What a difference a few days makes. A little over a week ago the oil price was strengthening by the minute dragging gold upwards with it as the dollar was seen to plough. Platinum too was in demand with predicted shortages keeping the price near record levels. Now the oil price has slumped losing over $20 a barrel from its peaks, gold has moved down in sympathy, although not as much in percentage terms, the dollar has strengthened in its reverse correlation, while platinum and palladium have dived too amidst tales of car manufacturing output being cut back in line with continuing doubts on the global economy.

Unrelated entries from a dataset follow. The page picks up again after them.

<file path="config.mk">
export PLATFORM = sky130hd
export DESIGN_NAME = sio_window_slave
export DESIGN_NICKNAME = d
export VERILOG_FILES = /design/src/rtl/sio_pkg.sv /design/src/rtl/sio_decode.sv /design/src/rtl/sio_ram.sv /design/src/rtl/sio_window_slave.sv
export SDC_FILE = /design/constraint.sdc
export NUM_CORES = 2
export LEC_CHECK = 0
export ABC_AREA = 0
export BUFFER_PORTS_ARGS = -buffer_cell sky130_fd_sc_hd__buf_2
export CAP_MARGIN = 30
export CORE_MARGIN = 8
export CORE_UTILIZATION = 40
export CTS_CLUSTER_SIZE = 14
export DETAILED_ROUTE_END_ITERATION = 10
export HOLD_SLACK_MARGIN = 0.02
export SLEW_MARGIN = 10
export SYNTH_ARGS = -nofsm -noshare
export SYNTH_HDL_FRONTEND = slang
export SYNTH_HIERARCHICAL = 1
export SYNTH_SLANG_ARGS = --single-unit
</file>
<file path="constraint.sdc">
create_clock -name clk -period 4.1 [get_ports clk]
set_input_delay 0.205 -clock clk [delete_from_list [all_inputs] [get_ports clk]]
set_output_delay 0.205 -clock clk [all_outputs]
set_load 0.005 [all_outputs]
</file>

Of all the above the fall in oil price surely was the most predictable? The only question was when would the bubble burst as there really was no shortage of oil output, U.S. consumption was seen to be falling and the Saudis were pumping more product. Mineweb called this well in a prior article in mid-June -" Is gold too low compared with oil - or is it that oil is just too high?" - admittedly a few days before oil peaked, but to us it was apparent that the oil price was unsustainable at these levels despite other experts predicting $150 or even $200 oil this year. Commodity prices can be a little unpredictable though and the situation could change should there be a major interruption to supply, in the Middle East or elsewhere, as oil is very much a commodity and thus subject almost wholly to supply/demand balances - and assumptions of this by speculators.

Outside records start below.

`src/rtl/xbus_pkg.sv`:
```
package xbus_pkg;
  typedef enum logic [2:0] {
    ST_IDLE = 3'd0,
    ST_REQ  = 3'd1,
    ST_TX   = 3'd2,
    ST_RX   = 3'd3,
    ST_COL  = 3'd4
  } xst_e;

  localparam int unsigned NIB_W_DEF = 4;
  localparam int unsigned SYNC_DEF  = 2;
endpackage

```
`src/rtl/xbus_sync.sv`:
```
module xbus_sync #(
  parameter int unsigned W      = 1,
  parameter int unsigned STAGES = 2,
  parameter logic [W-1:0] RST_VAL = '0
) (
  input  logic         clk,
  input  logic         rst_n,
  input  logic [W-1:0] d,
  output logic [W-1:0] q
);
  logic [W-1:0] pipe [STAGES];

  for (genvar g = 0; g < STAGES; g++) begin : g_stage
    if (g == 0) begin : g_first
      always_ff @(posedge clk or negedge rst_n) begin
        if (!rst_n) pipe[0] <= RST_VAL;
        else        pipe[0] <= d;
      end
    end else begin : g_next
      always_ff @(posedge clk or negedge rst_n) begin
        if (!rst_n) pipe[g] <= RST_VAL;
        else        pipe[g] <= pipe[g-1];
      end
    end
  end

  assign q = pipe[STAGES-1];
endmodule

```
`src/rtl/xbus_fsm.sv`:
```
module xbus_fsm
  import xbus_pkg::*;
(
  input  logic clk,
  input  logic rst_n,
  input  logic loc_carrier,
  input  logic loc_one_left,
  input  logic tx_err,
  input  logic en_s,
  input  logic col_s,
  output xst_e state_q,
  output logic bus_oe,
  output logic bus_err_o
);
  xst_e st_d;
  logic owns_d;

  always_comb begin
    st_d = state_q;
    case (state_q)
      ST_IDLE: begin
        if (loc_carrier)  st_d = ST_REQ;
        else if (en_s)    st_d = ST_RX;
      end
      ST_REQ: begin
        if (col_s)             st_d = ST_COL;
        else if (en_s)         st_d = ST_TX;
        else if (!loc_carrier) st_d = ST_IDLE;
      end
      ST_TX: begin
        if (col_s)                       st_d = ST_COL;
        else if (!loc_carrier && !en_s)  st_d = ST_IDLE;
      end
      ST_COL: begin
        if (!col_s && !loc_carrier && !en_s) st_d = ST_IDLE;
      end
      ST_RX: begin
        if (!en_s) st_d = ST_IDLE;
      end
      default: st_d = ST_IDLE;
    endcase
  end

  assign owns_d = (st_d == ST_TX) || (st_d == ST_COL);

  always_ff @(posedge clk or negedge rst_n) begin
    if (!rst_n) begin
      state_q   <= ST_IDLE;
      bus_oe    <= 1'b0;
      bus_err_o <= 1'b0;
    end else begin
      state_q <= st_d;
      bus_oe  <= owns_d && en_s;
      if (st_d == ST_COL)     bus_err_o <= loc_one_left;
      else if (st_d == ST_TX) bus_err_o <= tx_err;
      else                    bus_err_o <= 1'b0;
    end
  end

  // the enable may only rise out of a state that already requested the bus
  assert_oe_after_request_R2: assert property (@(posedge clk) disable iff (!rst_n)
    $rose(bus_oe) |-> ($past(state_q) != ST_IDLE && $past(state_q) != ST_RX));

  assert_rx_no_drive_R3: assert property (@(posedge clk) disable iff (!rst_n)
    (state_q == ST_RX) |-> !bus_oe);

  assert_col_entry_R6: assert property (@(posedge clk) disable iff (!rst_n)
    ((state_q == ST_REQ || state_q == ST_TX) && col_s) |=> (state_q == ST_COL));

  assert_idle_return_R10: assert property (@(posedge clk) disable iff (!rst_n)
    ((state_q == ST_TX || state_q == ST_COL) && !loc_carrier && !en_s && !col_s)
      |=> (state_q == ST_IDLE));
endmodule

```
`src/rtl/xbus_tx.sv`:
```
module xbus_tx #(
  parameter int unsigned NIB_W = 4
) (
  input  logic             clk,
  input  logic             rst_n,
  input  logic             active,
  input  logic             tx_valid,
  input  logic [NIB_W-1:0] tx_data,
  output logic             tx_ready,
  output logic             clk_o,
  output logic [NIB_W-1:0] dat_o
);
  logic phase_hi;

  always_ff @(posedge clk or negedge rst_n) begin
    if (!rst_n) begin
      phase_hi <= 1'b0;
      clk_o    <= 1'b0;
      dat_o    <= '0;
    end else if (!active) begin
      phase_hi <= 1'b0;
      clk_o    <= 1'b0;
    end else if (phase_hi) begin
      clk_o    <= 1'b1;
      phase_hi <= 1'b0;
    end else begin
      clk_o <= 1'b0;
      if (tx_valid) begin
        dat_o    <= tx_data;
        phase_hi <= 1'b1;
      end
    end
  end

  assign tx_ready = active && !phase_hi;

  assert_clk_single_high_R4: assert property (@(posedge clk) disable iff (!rst_n)
    clk_o |=> !clk_o);

  assert_dat_stable_R4: assert property (@(posedge clk) disable iff (!rst_n)
    $rose(clk_o) |-> $stable(dat_o));

  assert_no_strobe_idle_R5: assert property (@(posedge clk) disable iff (!rst_n)
    (!active) |=> !clk_o);
endmodule

```
`src/rtl/xbus_rx.sv`:
```
module xbus_rx #(
  parameter int unsigned NIB_W = 4
) (
  input  logic             clk,
  input  logic             rst_n,
  input  logic             active,
  input  logic             clk_s,
  input  logic             jam_s,
  input  logic             err_s,
  input  logic [NIB_W-1:0] dat_s,
  output logic             rx_valid,
  output logic [NIB_W-1:0] rx_data,
  output logic             rx_err,
  output logic [1:0]       rem_coll
);
  logic clk_prev;

  always_ff @(posedge clk or negedge rst_n) begin
    if (!rst_n) clk_prev <= 1'b0;
    else        clk_prev <= clk_s;
  end

  assign rx_valid = active && clk_s && !clk_prev;
  assign rx_data  = dat_s;
  assign rx_err   = active && err_s && !jam_s;
  assign rem_coll = (active && jam_s) ? (err_s ? 2'b10 : 2'b01) : 2'b00;

  assert_rx_single_pulse_R3: assert property (@(posedge clk) disable iff (!rst_n)
    rx_valid |=> !rx_valid);
endmodule

```
`src/rtl/xbus_port_ctrl.sv`:
```
module xbus_port_ctrl
  import xbus_pkg::*;
#(
  parameter int unsigned NIB_W  = NIB_W_DEF,
  parameter int unsigned STAGES = SYNC_DEF
) (
  input  logic             clk,
  input  logic             rst_n,
  input  logic             loc_carrier,
  input  logic             loc_one_left,
  input  logic             tx_valid,
  output logic             tx_ready,
  input  logic [NIB_W-1:0] tx_data,
  input  logic             tx_err,
  output logic             rx_valid,
  output logic [NIB_W-1:0] rx_data,
  output logic             rx_err,
  output logic [1:0]       rem_coll,
  output logic             bus_carrier_n,
  input  logic             bus_en,
  input  logic             bus_col_n,
  output logic             bus_oe,
  output logic             bus_clk_o,
  input  logic             bus_clk_i,
  output logic             bus_jam_o,
  input  logic             bus_jam_i,
  output logic             bus_err_o,
  input  logic             bus_err_i,
  output logic [NIB_W-1:0] bus_dat_o,
  input  logic [NIB_W-1:0] bus_dat_i
);
  localparam int unsigned SW = NIB_W + 5;
  localparam logic [SW-1:0] SYNC_RST = {1'b0, 1'b1, 3'b000, {NIB_W{1'b0}}};

  logic [SW-1:0]    sync_q;
  logic             en_s, col_n_s, clk_s, jam_s, err_s;
  logic [NIB_W-1:0] dat_s;
  xst_e             state_q;

  xbus_sync #(.W(SW), .STAGES(STAGES), .RST_VAL(SYNC_RST)) u_sync (
    .clk   (clk),
    .rst_n (rst_n),
    .d     ({bus_en, bus_col_n, bus_clk_i, bus_jam_i, bus_err_i, bus_dat_i}),
    .q     (sync_q)
  );

  assign {en_s, col_n_s, clk_s, jam_s, err_s, dat_s} = sync_q;

  xbus_fsm u_fsm (
    .clk          (clk),
    .rst_n        (rst_n),
    .loc_carrier  (loc_carrier),
    .loc_one_left (loc_one_left),
    .tx_err       (tx_err),
    .en_s         (en_s),
    .col_s        (!col_n_s),
    .state_q      (state_q),
    .bus_oe       (bus_oe),
    .bus_err_o    (bus_err_o)
  );

  xbus_tx #(.NIB_W(NIB_W)) u_tx (
    .clk      (clk),
    .rst_n    (rst_n),
    .active   ((state_q == ST_TX) && bus_oe),
    .tx_valid (tx_valid),
    .tx_data  (tx_data),
    .tx_ready (tx_ready),
    .clk_o    (bus_clk_o),
    .dat_o    (bus_dat_o)
  );

  xbus_rx #(.NIB_W(NIB_W)) u_rx (
    .clk      (clk),
    .rst_n    (rst_n),
    .active   (state_q == ST_RX),
    .clk_s    (clk_s),
    .jam_s    (jam_s),
    .err_s    (err_s),
    .dat_s    (dat_s),
    .rx_valid (rx_valid),
    .rx_data  (rx_data),
    .rx_err   (rx_err),
    .rem_coll (rem_coll)
  );

  assign bus_carrier_n = !((state_q == ST_REQ) || (state_q == ST_TX) || (state_q == ST_COL));
  assign bus_jam_o     = (state_q == ST_COL);

  assert_carrier_with_oe_R1: assert property (@(posedge clk) disable iff (!rst_n)
    bus_oe |-> !bus_carrier_n);

  assert_tx_no_jam_R8: assert property (@(posedge clk) disable iff (!rst_n)
    tx_ready |-> !bus_jam_o);
endmodule

```
`config.mk`:
```
export PLATFORM = sky130hd
export DESIGN_NAME = xbus_port_ctrl
export DESIGN_NICKNAME = d
export VERILOG_FILES = /design/src/rtl/xbus_pkg.sv /design/src/rtl/xbus_sync.sv /design/src/rtl/xbus_fsm.sv /design/src/rtl/xbus_tx.sv /design/src/rtl/xbus_rx.sv /design/src/rtl/xbus_port_ctrl.sv
export SDC_FILE = /design/constraint.sdc
export NUM_CORES = 1
export LEC_CHECK = 0
export BUFFER_PORTS_ARGS = -buffer_cell sky130_fd_sc_hd__buf_2
export CAP_MARGIN = 10
export CORE_MARGIN = 2
export CORE_UTILIZATION = 45
export CTS_CLUSTER_SIZE = 40
export DETAILED_ROUTE_END_ITERATION = 10
export GPL_TIMING_DRIVEN = 0
export PLACE_DENSITY = 0.81
export SYNTH_ARGS = -nofsm -noshare
export SYNTH_HDL_FRONTEND = slang
export SYNTH_SLANG_ARGS = --single-unit
```
`constraint.sdc`:
```
create_clock -name clk -period 1.8 [get_ports clk]
set_clock_uncertainty 0.15 [all_clocks]
set_input_delay 0.18 -clock clk [delete_from_list [all_inputs] [get_ports clk]]
set_output_delay 0.18 -clock clk [all_outputs]
set_load 0.05 [all_outputs]
```
==> impl_metrics.py, run 1 <==
metrics = {
    "clock_tree": {
        "numClockSinks": 30,
        "root_buffer": "clkbuf_4",
        "clk_path_buf_depth": 2,
        "cts_tree": "yes",
        "clk_pin_slew_ns": 0.08,
        "cts-buffers-inserted": 5,
        "clk_latency_ns": 0.32,
        "h-tree-depth": 2,
    },
    "floorplan": {
        "die_x_um": 54.2,
        "initial_utilization_pct": 46.7,
        "ios": 37,
        "coreArea_um2": 2430,
        "rows": 18,
        "dieArea_um2": 2940,
        "die_h_um": 54.2,
    },
    "logic_synthesis": {
        "synth-seq-cells": 30,
        "synth_xor_area_share_pct": 2.32,
        "netlist_area_um2": 1130,
        "postSynthAreaPerCell_um2": 14.4,
        "synth_nets": 98,
        "synth-simple-area-share_pct": 13.5,
        "muxShareOfSynthArea_pct": 5.29,
        "ys_types": 26,
        "seq_area_frac_synth_pct": 66.4,
        "synth_top_family_by_area": "simple AND/OR/NAND/NOR gates",
        "syn_inst": 79,
        "synth_fa_ha_area_share_pct": 0,
        "synth_compound_area_share_pct": 4.74,
        "ys_warn_count": 0,
    },
    "global_routing": {
        "grtUsageTotal_pct": 18.6,
        "antenna_found_initial": 0,
        "grt_max_degree": 31,
        "grt_pass1_wl_um": 3480,
        "grt_pass1_vias": 799,
        "grt_overflow": 0,
    },
    "pwr": {
        "p_int_w": 0.00146,
        "switchingPower_w": 0.000994,
        "pwr-share-seq_pct": 35.3,
        "p_per_area_nw_per_um2": 1450,
        "vdd_ir_drop_max_v": 0.00116,
        "switching_share_pct": 40.4,
        "power.leakage_nw": 0.839,
        "power_frac_comb_pct": 48.2,
        "clock_power_share_pct": 16.5,
    },
    "sta": {
        "hold_viol_final": 0,
        "slew_headroom_pct": 59.0,
        "max_freq_ghz": 0.551,
        "setup_violations": 1,
        "fin_ws_ns": -0.0158,
        "fin_crit_ns": 1.82,
        "rsz0062_at_grt": "yes",
        "worst_pin_slew_ns": 0.615,
        "timing.final.crit_share_pct": 101,
        "slew_viol_final": 0,
    },
    "setup_path": {
        "worstPathMaxFanout": 6,
        "r2r_setup_slack_ns": 0.06,
        "worstRegToRegCells": 5,
        "path_class": "flip-flop to output pin",
        "cp_slowest_cell": "dfrtp_2",
        "critPathRequiredTime_ns": 1.47,
        "crit_buf_inv": 1,
        "path_cells": "nand3b_1 -> nor3_2 -> buf_6",
        "worst_setup_path_start_kind": "flip-flop",
        "cpLargestDelayFamily": "simple AND/OR/NAND/NOR gates",
        "reg2reg_to": "u_tx.dat_o[3]",
        "cp-end-kind": "output pin",
        "slowest_delay_ns": 0.44,
        "critPathArrivalTime_ns": 1.49,
        "timing.rr.start": "u_fsm.state_q[2]",
    },
    "drt": {
        "wl_um": 2360,
        "drc": 0,
        "dr_total_vias": 862,
        "postRouteAntennaNets": 0,
        "routedWlPerCell_um": 13.3,
        "viasPerCell": 4.87,
        "drt-initial-drc-count": 16,
        "drt-pass1-iter-count": 4,
    },
    "finish": {
        "fin_nets": 165,
        "drive_gt1_share_pct": 51.7,
        "syn2layout_area_growth_pct": 49.5,
        "mostFrequentLayoutCell": "buf_2",
        "fin_area_um2": 1700,
        "final_cell_mix": "29 x buf_2, 26 x dfrtp_1, 17 x dlygate4sd3_1, 13 x buf_4",
        "final_cells": 177,
        "utilization_pct": 69.8,
        "n_antenna_cell": 0,
    },
    "job": {
        "maxCapViolCount": 0,
    },
    "worst_hold_path": {
        "min_to": "u_fsm.state_q[0]",
        "hp-class": "primary input to flip-flop",
        "whs_path_depth": 3,
        "min_from": "loc_carrier",
    },
    "placement": {
        "place_area_um2": 1370,
        "io_buffers": 36,
        "place_ws_ns": 0.131,
        "hpwlAfterDp_um": 1430,
        "gp_congestion": 0.819,
        "dp_cells": 145,
    },
    "run_status": {
        "failed_checks": "setup timing",
        "outcome": "finished, violations left",
    },
}
-- cells by family after synthesis --
group,after synthesis
AOI/OAI and AO/OA,8
xor gates and xnor gates,3
buffers and inverters,13
DFF,30
muxes,4
and+or+nand+nor,21
-- power groups by stage --
stage                     clock network [W]  registers (W)  logic [W]
after floorplan                           0        0.00110   0.000601
after global placement                    0       0.000871    0.00101
after detailed placement                  0       0.000876    0.00104
after CTS                          0.000416       0.000863    0.00113
after global routing               0.000454       0.000879    0.00125
final                              0.000405       0.000868    0.00119
-- flip-flops by register name, summed over array words and instances (netlist names) --
name and count:
u_tx.phase_hi 1, u_tx.clk_o 1, u_rx.clk_prev 1, u_sync.q 9, u_fsm.bus_err_o 1, u_tx.dat_o 4, u_fsm.state_q 3, u_sync.pipe 9
u_fsm.bus_oe 1
-- per-stage QoR --
stage / total power, W / TNS, ns / hold slack (ns)
3_3_place_gp: 0.00188 / 0 / 0.0721
3_5_place_dp: 0.00192 / 0 / 0.0880
5_1_grt: 0.00258 / -0.301 / 0.0837
2_1_floorplan: 0.00170 / -2.35 / -0.266
4_1_cts: 0.00241 / -0.113 / 0.00911
6_report: 0.00246 / -0.0158 / 0.0277
-- cell type report --
cell class	instances	area, um^2
Inverter	6	22.5
Sequential cell	30	756
Buffer	6	55.1
Timing Repair Buffer	61	447
Multi-Input combinational cell	36	320
Tap cell	30	37.5
Clock buffer	8	58.8
Fill cell	175	736
-- routing by layer --
metal | GRT usage [%] | up-vias | wire, um
met4 | 14.2 | 0 | 103
li1 | - | 396 | -
met1 | 18.9 | 428 | 859
met3 | 6.56 | 10 | 99
met2 | 31.1 | 28 | 1290
met5 | 0 | - | 0
-- tightest hold or removal path, stage by stage --
cell and delay (ns):
buf_2 0.11, a32oi_1 0.09, nor2_1 0.08
-- repair_timing --
| action | in CTS | in global routing |
|---|---|---|
| setup buffers | 4 | 4 |
| endpoints found under the hold margin | 43 | 0 |
| endpoints found under the setup margin | 5 | 9 |
| pin swaps | 2 | 4 |
| hold buffers | 17 | 0 |
| gates resized for setup | 8 | 9 |
-- how the worst max path moves through the flow --
stage / from / end / depth (start not counted)
2_1_floorplan: u_fsm.state_q[2] / rem_coll[0] / 3
3_3_place_gp: u_fsm.state_q[1] / u_tx.dat_o[1] / 5
3_5_place_dp: u_fsm.state_q[1] / u_tx.dat_o[3] / 5
4_1_cts: u_fsm.state_q[2] / rx_valid / 4
5_1_grt: u_fsm.state_q[2] / rem_coll[0] / 3
6_report: u_fsm.state_q[2] / rem_coll[0] / 3
-- Yosys cell counts (all sizes together) --
cell type  instances  area (um^2)
a22o               1         8.76
a32oi              1         8.76
buf                6         52.6
clkbuf             1         13.8
dfrtp             28          701
dfstp              2         52.6
inv                6         22.5
mux2               4         60.1
nand2              3         18.8
nand2b             1         8.76
nand3b             1         7.51
nor2               3         11.3
nor3               6         35.0
nor3b              2         15.0
nor4               2         27.5
nor4b              2         17.5
o21a               1         7.51
o21ai              4         20.0
o22a               1         8.76
or3                1         11.3
xnor2              2         17.5
xor2               1         8.76
Note: power is estimated with default switching activity, not from simulation.
==> inputs of run 2 (changes only) <==
CORE_MARGIN = default   (was 2)
PLACE_DENSITY = 0.8   (was 0.81)
SYNTH_HIERARCHICAL = 1   (was default)
==> impl_metrics.py, run 2 <==
metrics = {
    "run_status": {
        "outcome": "completed",
    },
    "setup_path": {
        "critPathRequiredTime_ns": 1.47,
        "r2r_setup_slack_ns": 0.15,
        "slowest_delay_ns": 0.45,
        "worstRegToRegCells": 6,
        "cp_slowest_cell": "dfrtp_2",
        "path_class": "flip-flop to output pin",
        "cp-end-kind": "output pin",
        "reg2reg_to": "u_fsm/bus_err_o",
        "worst_setup_path_start_kind": "flip-flop",
        "worstPathMaxFanout": 6,
        "path_cells": "and4bb_2 -> nor2b_2 -> buf_6",
        "timing.rr.start": "u_sync/q[7]",
        "critPathArrivalTime_ns": 1.41,
    },
    "clock_tree": {
        "cts-buffers-inserted": 5,
        "cts_tree": "yes",
        "clk_pin_slew_ns": 0.08,
        "numClockSinks": 30,
        "clk_path_buf_depth": 2,
        "clk_latency_ns": 0.31,
        "root_buffer": "clkbuf_4",
        "h-tree-depth": 2,
    },
    "sta": {
        "hold_slack_ns": 0.0337,
        "slew_viol_final": 0,
        "setup_violations": 0,
        "slew_headroom_pct": 58.5,
        "hold_viol_final": 0,
        "timing.final.crit_share_pct": 96.8,
        "fin_crit_ns": 1.74,
        "worst_pin_slew_ns": 0.623,
        "max_freq_ghz": 0.574,
    },
    "logic_synthesis": {
        "synth_commonest_cells": "28 x dfrtp_1, 13 x buf_4, 4 x mux2_4, 4 x nor2_1, 4 x o21ai_0",
        "ys_warn_count": 6,
        "synth-seq-cells": 30,
        "seq_area_frac_synth_pct": 62.4,
        "yosysTopAreaCell": "dfrtp_1",
        "netlist_area_um2": 1210,
        "postSynthAreaPerCell_um2": 13.7,
        "ys_types": 33,
        "async_reset_ff_share_pct": 100,
        "yosys.area.top_type_share_pct": 58.0,
        "dominantRegCellSynth": "dfrtp_1",
        "synth_nets": 107,
        "syn_inst": 88,
        "synth-edff-count": 0,
        "synth_most_common_cell": "dfrtp_1",
        "synth.area.top_cells": "dfrtp_1 58%, buf_4 8.1%, mux2_4 5.0%",
    },
    "global_routing": {
        "grt_pass1_wl_um": 3510,
        "grt_max_degree": 31,
        "antenna_found_initial": 0,
        "grt_overflow": 0,
        "grtUsageTotal_pct": 18.3,
        "grt_pass1_vias": 807,
    },
    "drt": {
        "viasPerCell": 4.69,
        "routedWlPerCell_um": 12.9,
        "dr_total_vias": 845,
        "drt-initial-drc-count": 18,
        "drt-pass1-iter-count": 4,
        "wl_um": 2310,
        "drc": 0,
        "postRouteAntennaNets": 0,
    },
    "finish": {
        "fin_area_um2": 1710,
        "n_antenna_cell": 0,
        "drive_gt1_share_pct": 53.3,
        "fin_nets": 169,
        "mostFrequentLayoutCell": "buf_2",
        "final_cells": 180,
        "final_cell_mix": "36 x buf_2, 25 x dfrtp_1, 17 x buf_4, 16 x dlygate4sd3_1, 5 x clkbuf_4",
        "syn2layout_area_growth_pct": 41.6,
    },
    "worst_hold_path": {
        "hp-class": "primary input to flip-flop",
        "whs_path_depth": 3,
        "min_from": "tx_valid",
        "min_to": "u_tx/phase_hi",
    },
    "placement": {
        "hpwlAfterDp_um": 1410,
        "gp_congestion": 0.749,
        "io_buffers": 36,
        "dp_cells": 154,
        "place_area_um2": 1430,
    },
    "job": {
        "maxCapViolCount": 0,
    },
    "pwr": {
        "vdd_ir_drop_max_v": 0.00124,
        "power.leakage_nw": 0.913,
        "p_per_area_nw_per_um2": 1400,
    },
    "floorplan": {
        "dieArea_um2": 2890,
        "ios": 37,
        "coreArea_um2": 2500,
        "rows": 18,
        "initial_utilization_pct": 48.3,
        "die_x_um": 53.8,
        "die_h_um": 53.8,
    },
}
run 2: cell types whose count changed after synthesis, sizes merged, moves of 2 or more:
| cell | change |
|---|---|
| nand2 | -3 |
| nor4 | -2 |
| xnor2 | -2 |
| inv | -2 |
| buf | +10 |
| nor3 | -5 |
| nor4b | -2 |
| and3 | +2 |
| a31oi | +2 |
| and3b | +4 |
run 2: area by class of cell:
type | instances | area (um^2)
inverter | 4 | 15.0
timing repair buffer | 55 | 372
buffer | 16 | 119
fill | 167 | 791
clock buffer | 6 | 51.3
sequential | 30 | 757
multi-input combinational | 38 | 328
clock inverter | 1 | 30.0
tap | 30 | 37.5
run 2: stage by stage:
step / TNS, ns / util [%] / total power [W] / setup slack [ns]
2_1_floorplan: 0 / - / 0.00159 / 0.0478
3_3_place_gp: 0 / 57.3 / 0.00176 / 0.196
3_5_place_dp: 0 / 57.3 / 0.00179 / 0.161
4_1_cts: 0 / 67.5 / 0.00237 / 0.000578
5_1_grt: -0.0148 / 68.4 / 0.00251 / -0.0148
6_report: 0 / 68.4 / 0.00240 / 0.0582
run 2: critical path: cells and delay by family, from the launching register on:
kind / cells / cell delay, ns
AND/OR/NAND/NOR: 2 / 0.49
flip-flops: 1 / 0.45
buffers and inverters: 1 / 0.17
run 2: how the worst max path moves through the flow:
stage | startpoint | to | slack, ns
final | u_fsm/state_q[0] | tx_ready | 0.06
after global routing | u_fsm/state_q[0] | tx_ready | -0.01
after CTS | u_fsm/state_q[2] | rx_err | 0.0006
after detailed placement | u_sync/q[7] | u_fsm/bus_err_o | 0.16
after global placement | u_sync/q[7] | u_fsm/bus_err_o | 0.20
after floorplan | u_fsm/bus_oe | tx_ready | 0.05
run 2: power by group:
| group | total, W | internal [W] | switching [W] |
|---|---|---|---|
| registers | 0.000880 | 0.000794 | 0.0000855 |
| logic | 0.000982 | 0.000361 | 0.000621 |
| clock network | 0.000536 | 0.000323 | 0.000213 |
| total | 0.00240 | 0.00148 | 0.000919 |
run 2: routing by layer:
layer,GRT usage [%],up-vias,wire [um]
met5,0,-,0
met4,5.26,0,6
li1,-,413,-
met3,6.50,2,139
met2,32.3,31,1310
met1,20.6,399,858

How much of the fall in gold and in pgms and the rise in the dollar is just a knee-jerk reaction to the oil price dive is anybody's guess. Our view is very much that oil and gold will decouple, and probably find their way back to a more historic price balance ratio between the two of 10:1. This could mean, in the short to medium term, say $90 oil and $900 gold or $100 oil and $1000 gold longer term.
As for the dollar, the US economic situation is unchanged and the currency has to continue to be seen as weak on the world stage. Once that reality is understood again by the markets, gold should revive a little as the gold price remains the ultimate indicator of the strength or otherwise of the dollar.
As for pgms, the dive here may also have been overdone. Even with automobile manufacturing cuts, if they take place, it is likely platinum production in particular will remain in deficit keeping prices relatively strong. Palladium may be a different story though as here there is a production surplus, assuming Russia continues its current sales pattern without interruption and prices could correspondingly remain relatively weak for the foreseeable future.
Meanwhile reports that billionaire investor George Soros went short on oil and long on gold suggests that Mineweb's views on the matter are not unique.